Search the records for the string "floorplan" and report how many lines contain it, with nothing else.
Input data: Begin
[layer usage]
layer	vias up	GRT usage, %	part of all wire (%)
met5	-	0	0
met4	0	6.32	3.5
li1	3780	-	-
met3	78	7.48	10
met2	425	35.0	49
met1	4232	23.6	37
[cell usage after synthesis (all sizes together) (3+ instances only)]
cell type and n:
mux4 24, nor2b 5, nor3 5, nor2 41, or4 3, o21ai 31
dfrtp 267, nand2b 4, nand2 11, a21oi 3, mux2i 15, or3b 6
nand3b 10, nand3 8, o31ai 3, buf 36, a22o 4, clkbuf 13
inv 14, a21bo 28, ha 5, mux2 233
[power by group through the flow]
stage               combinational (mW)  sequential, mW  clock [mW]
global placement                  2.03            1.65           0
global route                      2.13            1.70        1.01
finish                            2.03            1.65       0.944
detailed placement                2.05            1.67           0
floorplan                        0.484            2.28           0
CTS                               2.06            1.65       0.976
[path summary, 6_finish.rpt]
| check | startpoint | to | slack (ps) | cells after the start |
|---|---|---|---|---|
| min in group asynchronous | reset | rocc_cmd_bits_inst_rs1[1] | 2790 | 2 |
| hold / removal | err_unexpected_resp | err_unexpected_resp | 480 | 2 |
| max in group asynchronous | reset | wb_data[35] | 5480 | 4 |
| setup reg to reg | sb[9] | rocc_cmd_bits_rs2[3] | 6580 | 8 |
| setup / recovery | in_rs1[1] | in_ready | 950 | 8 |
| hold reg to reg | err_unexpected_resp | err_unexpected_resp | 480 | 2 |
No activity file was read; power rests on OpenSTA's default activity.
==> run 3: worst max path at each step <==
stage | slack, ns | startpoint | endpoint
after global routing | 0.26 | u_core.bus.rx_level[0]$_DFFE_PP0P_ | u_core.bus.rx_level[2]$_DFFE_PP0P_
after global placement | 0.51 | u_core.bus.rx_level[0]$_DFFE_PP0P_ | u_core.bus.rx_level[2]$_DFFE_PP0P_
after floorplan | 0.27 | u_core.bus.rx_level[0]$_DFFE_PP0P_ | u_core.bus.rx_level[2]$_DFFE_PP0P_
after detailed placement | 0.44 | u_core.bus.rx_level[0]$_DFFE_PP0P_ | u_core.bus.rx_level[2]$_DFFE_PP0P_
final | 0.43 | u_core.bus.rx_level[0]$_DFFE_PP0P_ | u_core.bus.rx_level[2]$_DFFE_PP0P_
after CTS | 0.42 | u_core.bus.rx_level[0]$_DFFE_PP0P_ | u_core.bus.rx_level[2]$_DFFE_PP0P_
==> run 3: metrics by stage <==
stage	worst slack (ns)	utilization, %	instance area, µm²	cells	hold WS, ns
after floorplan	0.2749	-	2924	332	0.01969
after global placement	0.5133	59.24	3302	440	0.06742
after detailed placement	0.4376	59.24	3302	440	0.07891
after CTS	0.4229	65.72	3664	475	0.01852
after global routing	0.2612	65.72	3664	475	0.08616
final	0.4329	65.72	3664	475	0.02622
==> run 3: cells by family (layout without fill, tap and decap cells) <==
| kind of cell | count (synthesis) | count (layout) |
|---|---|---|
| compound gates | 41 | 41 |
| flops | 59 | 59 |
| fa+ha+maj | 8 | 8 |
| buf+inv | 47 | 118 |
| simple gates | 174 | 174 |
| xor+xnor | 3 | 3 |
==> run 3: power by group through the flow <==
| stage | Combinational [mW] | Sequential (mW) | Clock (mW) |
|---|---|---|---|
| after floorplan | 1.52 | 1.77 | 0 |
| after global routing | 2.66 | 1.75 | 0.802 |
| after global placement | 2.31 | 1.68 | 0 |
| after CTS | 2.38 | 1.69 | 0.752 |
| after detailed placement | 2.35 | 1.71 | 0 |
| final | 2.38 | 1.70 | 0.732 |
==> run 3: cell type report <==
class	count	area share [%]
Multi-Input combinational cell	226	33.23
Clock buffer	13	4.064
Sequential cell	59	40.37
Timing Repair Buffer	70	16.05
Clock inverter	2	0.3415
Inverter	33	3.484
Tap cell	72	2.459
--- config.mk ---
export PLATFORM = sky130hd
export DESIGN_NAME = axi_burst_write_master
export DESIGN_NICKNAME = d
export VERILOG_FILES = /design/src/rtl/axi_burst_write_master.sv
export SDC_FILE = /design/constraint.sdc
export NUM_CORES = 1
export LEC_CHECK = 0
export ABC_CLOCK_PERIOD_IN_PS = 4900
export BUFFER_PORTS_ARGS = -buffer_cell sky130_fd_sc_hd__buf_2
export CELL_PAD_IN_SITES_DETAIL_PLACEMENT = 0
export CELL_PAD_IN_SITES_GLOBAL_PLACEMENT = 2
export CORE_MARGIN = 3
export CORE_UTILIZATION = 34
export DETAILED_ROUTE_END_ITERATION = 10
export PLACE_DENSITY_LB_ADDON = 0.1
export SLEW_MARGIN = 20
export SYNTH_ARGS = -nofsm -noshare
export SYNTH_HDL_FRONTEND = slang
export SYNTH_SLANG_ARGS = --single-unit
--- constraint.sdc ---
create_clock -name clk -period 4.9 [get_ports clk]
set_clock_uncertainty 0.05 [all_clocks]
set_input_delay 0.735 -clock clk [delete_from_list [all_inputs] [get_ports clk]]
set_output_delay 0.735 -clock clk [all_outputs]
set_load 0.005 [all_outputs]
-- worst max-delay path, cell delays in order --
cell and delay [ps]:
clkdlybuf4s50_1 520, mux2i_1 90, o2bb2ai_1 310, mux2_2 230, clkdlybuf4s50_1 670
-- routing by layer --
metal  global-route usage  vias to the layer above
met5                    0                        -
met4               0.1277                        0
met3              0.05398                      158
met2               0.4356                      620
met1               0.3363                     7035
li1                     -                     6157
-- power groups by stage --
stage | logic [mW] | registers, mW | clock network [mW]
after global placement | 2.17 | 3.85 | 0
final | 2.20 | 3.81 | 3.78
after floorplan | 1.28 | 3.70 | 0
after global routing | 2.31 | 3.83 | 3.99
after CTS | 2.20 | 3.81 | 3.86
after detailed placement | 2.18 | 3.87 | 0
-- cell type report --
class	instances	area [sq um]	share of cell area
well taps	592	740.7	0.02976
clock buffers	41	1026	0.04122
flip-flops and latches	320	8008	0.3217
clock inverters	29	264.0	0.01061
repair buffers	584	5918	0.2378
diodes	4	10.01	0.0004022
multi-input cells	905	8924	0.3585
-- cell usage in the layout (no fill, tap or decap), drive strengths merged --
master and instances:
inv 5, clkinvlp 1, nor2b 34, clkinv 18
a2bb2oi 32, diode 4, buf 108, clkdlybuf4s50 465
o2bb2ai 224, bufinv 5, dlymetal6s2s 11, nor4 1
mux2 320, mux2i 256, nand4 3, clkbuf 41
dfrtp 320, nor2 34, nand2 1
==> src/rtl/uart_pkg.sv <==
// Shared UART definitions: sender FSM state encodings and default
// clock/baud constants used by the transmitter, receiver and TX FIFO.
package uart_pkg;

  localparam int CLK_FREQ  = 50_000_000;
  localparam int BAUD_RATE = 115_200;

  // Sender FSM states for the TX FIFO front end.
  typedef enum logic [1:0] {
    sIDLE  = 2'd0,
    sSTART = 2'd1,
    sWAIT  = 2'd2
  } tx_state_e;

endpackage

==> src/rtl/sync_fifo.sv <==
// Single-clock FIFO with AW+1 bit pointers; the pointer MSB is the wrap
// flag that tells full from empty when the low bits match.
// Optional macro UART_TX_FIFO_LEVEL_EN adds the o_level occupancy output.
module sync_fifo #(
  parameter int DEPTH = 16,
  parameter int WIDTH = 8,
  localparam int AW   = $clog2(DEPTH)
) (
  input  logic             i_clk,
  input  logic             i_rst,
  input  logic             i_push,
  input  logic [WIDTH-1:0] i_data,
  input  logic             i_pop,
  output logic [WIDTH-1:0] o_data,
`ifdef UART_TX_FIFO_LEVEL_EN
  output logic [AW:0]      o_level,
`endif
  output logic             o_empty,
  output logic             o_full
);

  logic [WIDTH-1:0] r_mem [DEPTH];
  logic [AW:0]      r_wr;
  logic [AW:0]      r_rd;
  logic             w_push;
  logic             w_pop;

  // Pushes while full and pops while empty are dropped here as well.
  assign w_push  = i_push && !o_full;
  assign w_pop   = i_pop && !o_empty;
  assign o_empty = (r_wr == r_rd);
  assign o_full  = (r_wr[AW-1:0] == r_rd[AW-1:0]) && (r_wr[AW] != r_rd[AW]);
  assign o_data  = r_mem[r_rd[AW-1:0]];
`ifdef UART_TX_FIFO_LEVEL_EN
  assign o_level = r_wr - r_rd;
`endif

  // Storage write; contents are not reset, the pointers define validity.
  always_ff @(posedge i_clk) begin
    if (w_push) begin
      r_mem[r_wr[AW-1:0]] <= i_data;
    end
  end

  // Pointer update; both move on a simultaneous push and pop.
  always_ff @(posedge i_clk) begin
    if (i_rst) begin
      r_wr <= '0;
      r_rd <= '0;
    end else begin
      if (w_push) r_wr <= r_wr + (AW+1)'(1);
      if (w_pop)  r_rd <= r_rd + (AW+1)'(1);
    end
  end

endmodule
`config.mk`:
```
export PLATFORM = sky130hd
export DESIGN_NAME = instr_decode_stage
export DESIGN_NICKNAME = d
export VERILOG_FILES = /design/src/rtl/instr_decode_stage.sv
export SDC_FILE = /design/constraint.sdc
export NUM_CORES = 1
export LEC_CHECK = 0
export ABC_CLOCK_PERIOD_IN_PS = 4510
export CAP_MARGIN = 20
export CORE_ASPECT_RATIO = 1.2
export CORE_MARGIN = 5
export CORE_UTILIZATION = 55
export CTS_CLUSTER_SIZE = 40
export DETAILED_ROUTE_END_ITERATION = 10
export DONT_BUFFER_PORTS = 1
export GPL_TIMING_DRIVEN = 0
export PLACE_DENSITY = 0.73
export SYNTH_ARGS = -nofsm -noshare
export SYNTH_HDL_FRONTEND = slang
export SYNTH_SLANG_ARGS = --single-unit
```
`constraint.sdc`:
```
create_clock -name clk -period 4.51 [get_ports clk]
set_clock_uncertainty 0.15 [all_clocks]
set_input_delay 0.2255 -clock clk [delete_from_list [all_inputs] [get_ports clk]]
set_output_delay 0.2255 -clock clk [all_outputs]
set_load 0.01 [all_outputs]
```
Input data: End
Input data: Begin
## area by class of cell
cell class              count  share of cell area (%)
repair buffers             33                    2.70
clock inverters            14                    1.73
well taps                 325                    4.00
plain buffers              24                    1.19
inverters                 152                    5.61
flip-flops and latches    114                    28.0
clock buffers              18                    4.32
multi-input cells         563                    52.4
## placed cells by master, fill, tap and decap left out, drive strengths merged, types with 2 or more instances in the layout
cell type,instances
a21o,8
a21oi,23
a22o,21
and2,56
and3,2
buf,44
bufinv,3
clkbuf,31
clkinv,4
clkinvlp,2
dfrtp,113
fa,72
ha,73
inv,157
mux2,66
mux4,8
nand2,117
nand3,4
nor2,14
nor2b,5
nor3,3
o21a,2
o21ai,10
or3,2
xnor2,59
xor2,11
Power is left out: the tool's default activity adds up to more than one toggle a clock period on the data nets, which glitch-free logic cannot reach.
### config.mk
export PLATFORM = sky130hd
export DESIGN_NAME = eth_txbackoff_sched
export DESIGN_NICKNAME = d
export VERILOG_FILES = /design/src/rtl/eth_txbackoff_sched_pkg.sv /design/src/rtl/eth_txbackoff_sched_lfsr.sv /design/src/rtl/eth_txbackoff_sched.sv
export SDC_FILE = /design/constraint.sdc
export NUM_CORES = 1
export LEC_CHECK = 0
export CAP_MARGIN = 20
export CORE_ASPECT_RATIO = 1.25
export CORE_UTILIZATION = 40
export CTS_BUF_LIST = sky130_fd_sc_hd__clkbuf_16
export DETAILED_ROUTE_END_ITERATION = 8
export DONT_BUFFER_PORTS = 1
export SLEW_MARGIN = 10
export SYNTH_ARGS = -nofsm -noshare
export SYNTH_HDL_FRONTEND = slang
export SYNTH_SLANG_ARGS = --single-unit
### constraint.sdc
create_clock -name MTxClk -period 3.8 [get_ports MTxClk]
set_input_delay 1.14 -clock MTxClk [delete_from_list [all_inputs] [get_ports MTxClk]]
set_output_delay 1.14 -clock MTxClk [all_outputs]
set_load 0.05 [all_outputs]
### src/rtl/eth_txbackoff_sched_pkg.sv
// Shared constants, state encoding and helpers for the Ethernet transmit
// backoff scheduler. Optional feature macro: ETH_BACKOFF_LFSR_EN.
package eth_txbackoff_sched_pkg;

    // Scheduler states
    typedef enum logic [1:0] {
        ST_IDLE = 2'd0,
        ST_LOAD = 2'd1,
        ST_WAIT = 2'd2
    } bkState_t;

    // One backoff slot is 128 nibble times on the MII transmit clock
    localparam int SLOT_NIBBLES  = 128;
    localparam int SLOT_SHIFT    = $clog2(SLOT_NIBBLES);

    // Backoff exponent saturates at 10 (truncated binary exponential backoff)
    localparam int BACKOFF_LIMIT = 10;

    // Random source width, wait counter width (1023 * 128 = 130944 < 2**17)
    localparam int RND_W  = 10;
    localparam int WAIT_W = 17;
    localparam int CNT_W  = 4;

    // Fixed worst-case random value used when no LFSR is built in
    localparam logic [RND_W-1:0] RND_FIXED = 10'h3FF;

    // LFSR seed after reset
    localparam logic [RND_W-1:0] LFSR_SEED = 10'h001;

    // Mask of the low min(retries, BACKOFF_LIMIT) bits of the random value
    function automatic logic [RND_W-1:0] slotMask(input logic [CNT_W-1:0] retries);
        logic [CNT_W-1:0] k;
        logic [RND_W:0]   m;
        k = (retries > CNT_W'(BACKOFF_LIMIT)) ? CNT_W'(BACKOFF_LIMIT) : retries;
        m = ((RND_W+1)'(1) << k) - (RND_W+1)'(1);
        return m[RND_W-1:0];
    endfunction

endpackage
Input data: End
:: Result for this exercise ::
5